The invention discloses a multi-robot formation control method based on artificial immunity, which comprises the steps of firstly calculating the distance and the angle between each robot and the target position of the robot according to the position of each robot; then calculating the excitation value of the gravity center of each robot and the ideal formation, exciting and inhibiting the robots, and selecting proper speed for the robots to move according to the calculated excitation value; and finally, updating information such as position coordinates of the robots, judging whether the multi-robot system forms an expected formation, recalculating an excitation value between the robots and the centers of gravity of the formation and a stimulus value and a concentration value between the robots until the robots form the expected formation, and performing formation control on the multi-robot system by adopting the method.

Description

Multi-robot formation control method based on artificial immunity
Technical Field
The invention relates to the technical field of multi-robot formation control, in particular to a multi-robot formation control method based on artificial immunity.
Background
The robot is born in the 20 th century, represents a major breakthrough in the field of automation, with the birth of the first industrial robot in 1959, the research and application of robotics have been widely popularized, and in recent years, the development speed of robotics has been accelerated and the robot has rapidly integrated into the lives of people.
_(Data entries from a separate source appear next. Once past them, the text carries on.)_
<file path="config.mk">
export PLATFORM = sky130hd
export DESIGN_NAME = waveform_column_peak_core_flat
export DESIGN_NICKNAME = d
export VERILOG_FILES = /design/src/design/wcp_pkg.sv /design/src/design/wcp_channels.sv /design/src/design/waveform_column_peak_core.sv /design/src/design/wcp_lane.sv /design/src/design/wcp_column.sv /design/src/flat_wrapper.sv
export SDC_FILE = /design/constraint.sdc
export NUM_CORES = 1
export LEC_CHECK = 0
export BUFFER_PORTS_ARGS = -buffer_cell sky130_fd_sc_hd__buf_2
export CAP_MARGIN = 0
export CELL_PAD_IN_SITES_DETAIL_PLACEMENT = 1
export CELL_PAD_IN_SITES_GLOBAL_PLACEMENT = 1
export CORE_UTILIZATION = 46
export CTS_CLUSTER_SIZE = 30
export DETAILED_ROUTE_END_ITERATION = 10
export PLACE_DENSITY = 0.8
export SYNTH_ARGS = -nofsm -noshare
export SYNTH_HDL_FRONTEND = slang
export SYNTH_HIERARCHICAL = 1
export SYNTH_SLANG_ARGS = --single-unit
</file>
<file path="constraint.sdc">
create_clock -name clk -period 11.79 [get_ports clk]
set_input_delay 1.7685 -clock clk [delete_from_list [all_inputs] [get_ports clk]]
set_output_delay 1.7685 -clock clk [all_outputs]
set_load 0.005 [all_outputs]
</file>
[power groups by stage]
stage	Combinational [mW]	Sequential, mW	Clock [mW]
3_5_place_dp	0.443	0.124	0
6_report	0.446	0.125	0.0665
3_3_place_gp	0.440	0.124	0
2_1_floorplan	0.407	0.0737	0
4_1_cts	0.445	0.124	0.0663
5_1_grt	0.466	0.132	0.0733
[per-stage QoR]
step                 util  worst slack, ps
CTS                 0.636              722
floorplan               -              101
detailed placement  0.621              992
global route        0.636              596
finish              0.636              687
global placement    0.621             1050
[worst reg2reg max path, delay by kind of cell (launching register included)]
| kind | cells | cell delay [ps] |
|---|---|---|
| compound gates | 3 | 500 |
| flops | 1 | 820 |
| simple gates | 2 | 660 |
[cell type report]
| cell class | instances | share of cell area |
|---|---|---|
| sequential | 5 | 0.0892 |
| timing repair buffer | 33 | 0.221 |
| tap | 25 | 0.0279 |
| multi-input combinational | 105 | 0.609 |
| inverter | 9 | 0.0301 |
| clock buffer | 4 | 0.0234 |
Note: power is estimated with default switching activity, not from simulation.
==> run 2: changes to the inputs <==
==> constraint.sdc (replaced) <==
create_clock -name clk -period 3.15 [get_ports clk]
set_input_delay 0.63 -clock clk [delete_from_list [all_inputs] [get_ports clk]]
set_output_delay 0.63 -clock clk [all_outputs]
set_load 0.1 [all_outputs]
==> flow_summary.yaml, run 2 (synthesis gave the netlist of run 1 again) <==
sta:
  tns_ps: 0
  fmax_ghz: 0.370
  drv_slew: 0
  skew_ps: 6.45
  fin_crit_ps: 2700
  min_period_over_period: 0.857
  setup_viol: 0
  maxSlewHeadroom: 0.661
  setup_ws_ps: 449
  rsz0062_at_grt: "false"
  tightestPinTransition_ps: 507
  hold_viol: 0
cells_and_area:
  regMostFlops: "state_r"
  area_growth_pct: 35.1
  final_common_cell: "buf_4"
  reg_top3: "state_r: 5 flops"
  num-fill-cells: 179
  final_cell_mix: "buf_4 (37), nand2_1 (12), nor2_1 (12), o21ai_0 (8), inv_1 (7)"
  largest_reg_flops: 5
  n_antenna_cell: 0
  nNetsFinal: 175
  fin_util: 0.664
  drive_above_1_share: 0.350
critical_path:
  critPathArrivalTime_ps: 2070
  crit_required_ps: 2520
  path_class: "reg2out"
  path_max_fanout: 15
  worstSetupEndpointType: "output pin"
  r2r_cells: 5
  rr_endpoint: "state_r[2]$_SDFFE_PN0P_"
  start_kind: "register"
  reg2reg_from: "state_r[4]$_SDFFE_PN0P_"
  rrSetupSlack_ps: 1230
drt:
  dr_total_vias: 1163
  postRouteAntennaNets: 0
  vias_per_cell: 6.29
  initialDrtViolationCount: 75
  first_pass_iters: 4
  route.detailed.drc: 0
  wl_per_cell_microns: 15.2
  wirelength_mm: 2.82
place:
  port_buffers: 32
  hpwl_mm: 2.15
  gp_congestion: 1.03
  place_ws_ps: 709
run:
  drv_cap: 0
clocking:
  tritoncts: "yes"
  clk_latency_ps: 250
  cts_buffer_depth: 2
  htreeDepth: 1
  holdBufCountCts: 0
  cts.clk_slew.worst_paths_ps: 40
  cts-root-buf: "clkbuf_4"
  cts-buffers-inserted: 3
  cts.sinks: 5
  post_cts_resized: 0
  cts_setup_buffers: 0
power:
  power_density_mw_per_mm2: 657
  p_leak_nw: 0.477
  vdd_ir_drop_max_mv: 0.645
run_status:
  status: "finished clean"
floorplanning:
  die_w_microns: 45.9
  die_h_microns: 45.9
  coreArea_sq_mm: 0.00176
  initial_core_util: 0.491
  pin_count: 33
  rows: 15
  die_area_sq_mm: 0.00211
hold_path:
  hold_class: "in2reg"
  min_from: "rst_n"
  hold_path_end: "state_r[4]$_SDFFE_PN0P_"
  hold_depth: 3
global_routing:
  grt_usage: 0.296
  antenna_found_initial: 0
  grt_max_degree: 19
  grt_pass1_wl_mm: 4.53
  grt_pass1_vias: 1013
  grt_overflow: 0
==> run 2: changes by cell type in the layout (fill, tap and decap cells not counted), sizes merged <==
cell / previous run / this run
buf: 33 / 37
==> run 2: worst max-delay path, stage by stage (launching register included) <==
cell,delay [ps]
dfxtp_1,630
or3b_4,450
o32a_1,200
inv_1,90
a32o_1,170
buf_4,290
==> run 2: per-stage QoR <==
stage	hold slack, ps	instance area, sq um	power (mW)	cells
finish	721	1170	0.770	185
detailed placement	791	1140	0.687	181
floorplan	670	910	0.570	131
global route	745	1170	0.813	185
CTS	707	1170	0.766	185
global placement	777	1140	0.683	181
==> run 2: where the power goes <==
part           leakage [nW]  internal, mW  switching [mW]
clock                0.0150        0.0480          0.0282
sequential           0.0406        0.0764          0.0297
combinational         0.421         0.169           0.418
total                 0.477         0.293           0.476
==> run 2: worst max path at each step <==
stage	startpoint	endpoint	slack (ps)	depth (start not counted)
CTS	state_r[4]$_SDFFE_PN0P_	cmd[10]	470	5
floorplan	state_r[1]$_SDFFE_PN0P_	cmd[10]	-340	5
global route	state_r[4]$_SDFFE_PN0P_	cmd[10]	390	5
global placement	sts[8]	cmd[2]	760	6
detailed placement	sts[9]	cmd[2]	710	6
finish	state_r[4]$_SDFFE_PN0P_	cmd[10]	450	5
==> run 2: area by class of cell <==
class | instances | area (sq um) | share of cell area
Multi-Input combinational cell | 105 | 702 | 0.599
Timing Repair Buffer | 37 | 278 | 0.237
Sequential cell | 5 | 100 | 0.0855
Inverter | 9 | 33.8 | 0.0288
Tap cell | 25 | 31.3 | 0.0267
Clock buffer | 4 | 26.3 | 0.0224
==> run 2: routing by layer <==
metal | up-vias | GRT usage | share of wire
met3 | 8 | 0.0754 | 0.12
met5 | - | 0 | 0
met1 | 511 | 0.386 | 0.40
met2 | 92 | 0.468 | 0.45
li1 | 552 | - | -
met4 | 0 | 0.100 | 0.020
**config.mk**
```make
export PLATFORM = sky130hd
export DESIGN_NAME = smx_controller
export DESIGN_NICKNAME = d
export VERILOG_FILES = /design/src/design/smx_pkg.sv /design/src/design/smx_controller.sv
export SDC_FILE = /design/constraint.sdc
export NUM_CORES = 1
export LEC_CHECK = 0
export BUFFER_PORTS_ARGS = -buffer_cell sky130_fd_sc_hd__buf_4
export CAP_MARGIN = 5
export CELL_PAD_IN_SITES_DETAIL_PLACEMENT = 0
export CELL_PAD_IN_SITES_GLOBAL_PLACEMENT = 1
export CORE_AREA = 2 2 39 41
export DETAILED_ROUTE_END_ITERATION = 7
export DIE_AREA = 0 0 41 43
export PLACE_DENSITY_LB_ADDON = 0.1
export SYNTH_ARGS = -nofsm -noshare
export SYNTH_HDL_FRONTEND = slang
export SYNTH_SLANG_ARGS = --single-unit
```
**constraint.sdc**
```tcl
create_clock -name clk -period 2.2 [get_ports clk]
set_clock_uncertainty 0.2 [all_clocks]
set_input_delay 0.22 -clock clk [delete_from_list [all_inputs] [get_ports clk]]
set_output_delay 0.22 -clock clk [all_outputs]
set_load 0.005 [all_outputs]
```
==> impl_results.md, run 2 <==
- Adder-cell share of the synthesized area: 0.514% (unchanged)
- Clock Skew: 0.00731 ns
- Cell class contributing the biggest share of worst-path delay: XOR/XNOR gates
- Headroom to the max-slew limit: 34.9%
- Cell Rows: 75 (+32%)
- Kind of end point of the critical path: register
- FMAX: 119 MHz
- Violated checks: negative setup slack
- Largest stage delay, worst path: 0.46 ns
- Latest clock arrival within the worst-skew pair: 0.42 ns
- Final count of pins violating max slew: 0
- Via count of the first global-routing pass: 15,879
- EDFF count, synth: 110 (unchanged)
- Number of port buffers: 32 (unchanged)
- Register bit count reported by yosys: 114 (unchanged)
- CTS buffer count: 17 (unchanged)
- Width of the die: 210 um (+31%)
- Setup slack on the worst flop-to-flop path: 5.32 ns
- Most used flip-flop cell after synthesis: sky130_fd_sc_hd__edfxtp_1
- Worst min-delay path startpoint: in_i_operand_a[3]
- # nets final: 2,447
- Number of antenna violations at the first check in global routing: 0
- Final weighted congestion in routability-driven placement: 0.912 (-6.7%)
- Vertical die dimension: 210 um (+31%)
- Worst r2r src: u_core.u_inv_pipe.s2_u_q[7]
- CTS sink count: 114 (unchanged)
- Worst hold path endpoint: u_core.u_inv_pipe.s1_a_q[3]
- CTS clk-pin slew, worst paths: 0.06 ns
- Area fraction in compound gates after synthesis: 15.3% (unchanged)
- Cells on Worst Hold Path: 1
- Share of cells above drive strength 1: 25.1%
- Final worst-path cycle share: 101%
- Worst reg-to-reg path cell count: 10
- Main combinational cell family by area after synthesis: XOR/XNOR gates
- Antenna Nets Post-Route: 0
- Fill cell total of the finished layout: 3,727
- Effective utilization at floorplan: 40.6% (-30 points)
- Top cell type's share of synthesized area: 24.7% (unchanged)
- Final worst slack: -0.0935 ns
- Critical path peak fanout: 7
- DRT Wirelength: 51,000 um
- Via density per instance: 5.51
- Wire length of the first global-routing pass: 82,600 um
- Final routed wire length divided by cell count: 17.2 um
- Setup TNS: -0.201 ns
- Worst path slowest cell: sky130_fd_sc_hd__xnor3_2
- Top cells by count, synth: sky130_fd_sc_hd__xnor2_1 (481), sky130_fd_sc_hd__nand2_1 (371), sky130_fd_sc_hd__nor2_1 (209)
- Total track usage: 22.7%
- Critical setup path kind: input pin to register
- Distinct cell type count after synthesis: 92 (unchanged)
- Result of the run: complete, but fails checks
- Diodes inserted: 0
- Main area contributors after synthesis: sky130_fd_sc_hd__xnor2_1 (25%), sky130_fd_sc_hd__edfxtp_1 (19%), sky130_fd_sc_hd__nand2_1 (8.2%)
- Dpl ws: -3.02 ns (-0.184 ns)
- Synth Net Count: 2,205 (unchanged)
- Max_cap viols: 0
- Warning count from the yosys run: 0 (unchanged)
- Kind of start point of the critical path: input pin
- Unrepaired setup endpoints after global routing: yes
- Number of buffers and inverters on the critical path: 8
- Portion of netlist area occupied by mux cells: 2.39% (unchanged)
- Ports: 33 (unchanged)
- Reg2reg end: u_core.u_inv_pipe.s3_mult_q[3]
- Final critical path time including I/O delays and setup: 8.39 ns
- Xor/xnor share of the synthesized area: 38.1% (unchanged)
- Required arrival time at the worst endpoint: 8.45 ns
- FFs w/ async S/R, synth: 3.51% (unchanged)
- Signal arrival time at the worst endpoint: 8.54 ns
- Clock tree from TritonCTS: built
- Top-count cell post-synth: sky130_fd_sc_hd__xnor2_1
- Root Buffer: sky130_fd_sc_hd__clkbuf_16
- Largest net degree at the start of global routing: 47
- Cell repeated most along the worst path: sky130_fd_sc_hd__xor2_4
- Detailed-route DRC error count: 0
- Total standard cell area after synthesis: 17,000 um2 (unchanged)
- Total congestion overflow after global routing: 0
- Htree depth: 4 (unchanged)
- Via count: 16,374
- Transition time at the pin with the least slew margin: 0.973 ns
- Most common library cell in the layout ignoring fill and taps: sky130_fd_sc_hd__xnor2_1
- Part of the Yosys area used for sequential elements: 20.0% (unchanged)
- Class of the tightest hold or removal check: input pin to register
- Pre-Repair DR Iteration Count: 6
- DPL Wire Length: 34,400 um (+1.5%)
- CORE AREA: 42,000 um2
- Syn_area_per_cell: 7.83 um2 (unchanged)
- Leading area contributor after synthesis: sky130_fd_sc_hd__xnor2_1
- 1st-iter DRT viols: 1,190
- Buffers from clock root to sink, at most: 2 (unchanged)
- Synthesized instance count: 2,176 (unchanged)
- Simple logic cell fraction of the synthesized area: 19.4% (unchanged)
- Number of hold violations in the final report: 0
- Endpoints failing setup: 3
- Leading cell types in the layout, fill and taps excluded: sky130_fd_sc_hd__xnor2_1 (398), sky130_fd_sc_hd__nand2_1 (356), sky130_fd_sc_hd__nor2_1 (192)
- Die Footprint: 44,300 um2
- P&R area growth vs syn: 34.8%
### src/rtl/crce_pkg.sv
// Shared types and constants for the configurable CRC engine.
// No dependencies; used by every module of the block.
package crce_pkg;

   localparam int DATA_W      = 32;
   localparam int ADDR_W      = 5;
   localparam int REG_IDX_W   = 3;
   localparam int QUEUE_DEPTH = 2;
   localparam int QPTR_W      = 1;
   localparam int QCNT_W      = 2;

   localparam logic [REG_IDX_W-1:0] REG_WIDTH_SEL   = 3'd0;
   localparam logic [REG_IDX_W-1:0] REG_GEN_POLY    = 3'd1;
   localparam logic [REG_IDX_W-1:0] REG_START_VALUE = 3'd2;
   localparam logic [REG_IDX_W-1:0] REG_REFLECT_IN  = 3'd3;
   localparam logic [REG_IDX_W-1:0] REG_REFLECT_OUT = 3'd4;
   localparam logic [REG_IDX_W-1:0] REG_OUTPUT_XOR  = 3'd5;

   localparam logic [1:0] WSEL_8  = 2'd0;
   localparam logic [1:0] WSEL_16 = 2'd1;

   localparam logic [1:0]  RST_WIDTH_SEL   = 2'd2;
   localparam logic [31:0] RST_GEN_POLY    = 32'h04C1_1DB7;
   localparam logic [31:0] RST_START_VALUE = 32'hFFFF_FFFF;
   localparam logic        RST_REFLECT_IN  = 1'b1;
   localparam logic        RST_REFLECT_OUT = 1'b1;
   localparam logic [31:0] RST_OUTPUT_XOR  = 32'hFFFF_FFFF;

   typedef struct packed {
      logic        load;
      logic [31:0] load_value;
      logic [7:0]  data;
      logic        last;
   } item_type;

   typedef struct packed {
      logic [1:0]  width_sel;
      logic [31:0] gen_poly;
      logic        reflect_out;
      logic [31:0] output_xor;
   } back_cfg_type;

   function automatic logic [7:0] reverse8(input logic [7:0] v);
      logic [7:0] r;
      for (int i = 0; i < 8; i++) begin
         r[i] = v[7-i];
      end
      return r;
   endfunction

endpackage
However, just as the human society has division of labor and cooperation, in real life, the single robot technology has its own limitations, and many problems in real life, such as robot cooperation and formation in intelligent warehousing, are difficult for a single robot to complete tasks. Therefore, researchers imitate division and cooperation of people in real life, and invent a multi-robot system. The method for controlling the formation of the multiple robots mainly comprises three methods: the leader following method, the behavior-based method and the virtual structure method, wherein the leader-based formation control method has the advantages that the behavior of the whole robot team can be controlled only through the behavior or track of a leader, the main disadvantage is that clear formation feedback is lacked in the system, and if a target leader is lost or the leader fails, the whole formation cannot be maintained; the behavior-based method is a distributed control method, has the characteristic of good flexibility, can dynamically add or reduce the number of robots in a formation, and simultaneously enables the robots to show certain intelligence, is similar to sensory reaction or decision thinking of people or other higher animals, and is easier to understand and recognize by people, and has the defects that proper motion behaviors are difficult to design, and data modeling and system stability analysis are difficult to perform on a system; the distributed formation control method based on the virtual structure reduces the communication quantity among the robots, can easily specify the behaviors of robot groups, has formation feedback, but the formation simulates the motion of a virtual structure, limits the application range of the formation and is not flexible enough.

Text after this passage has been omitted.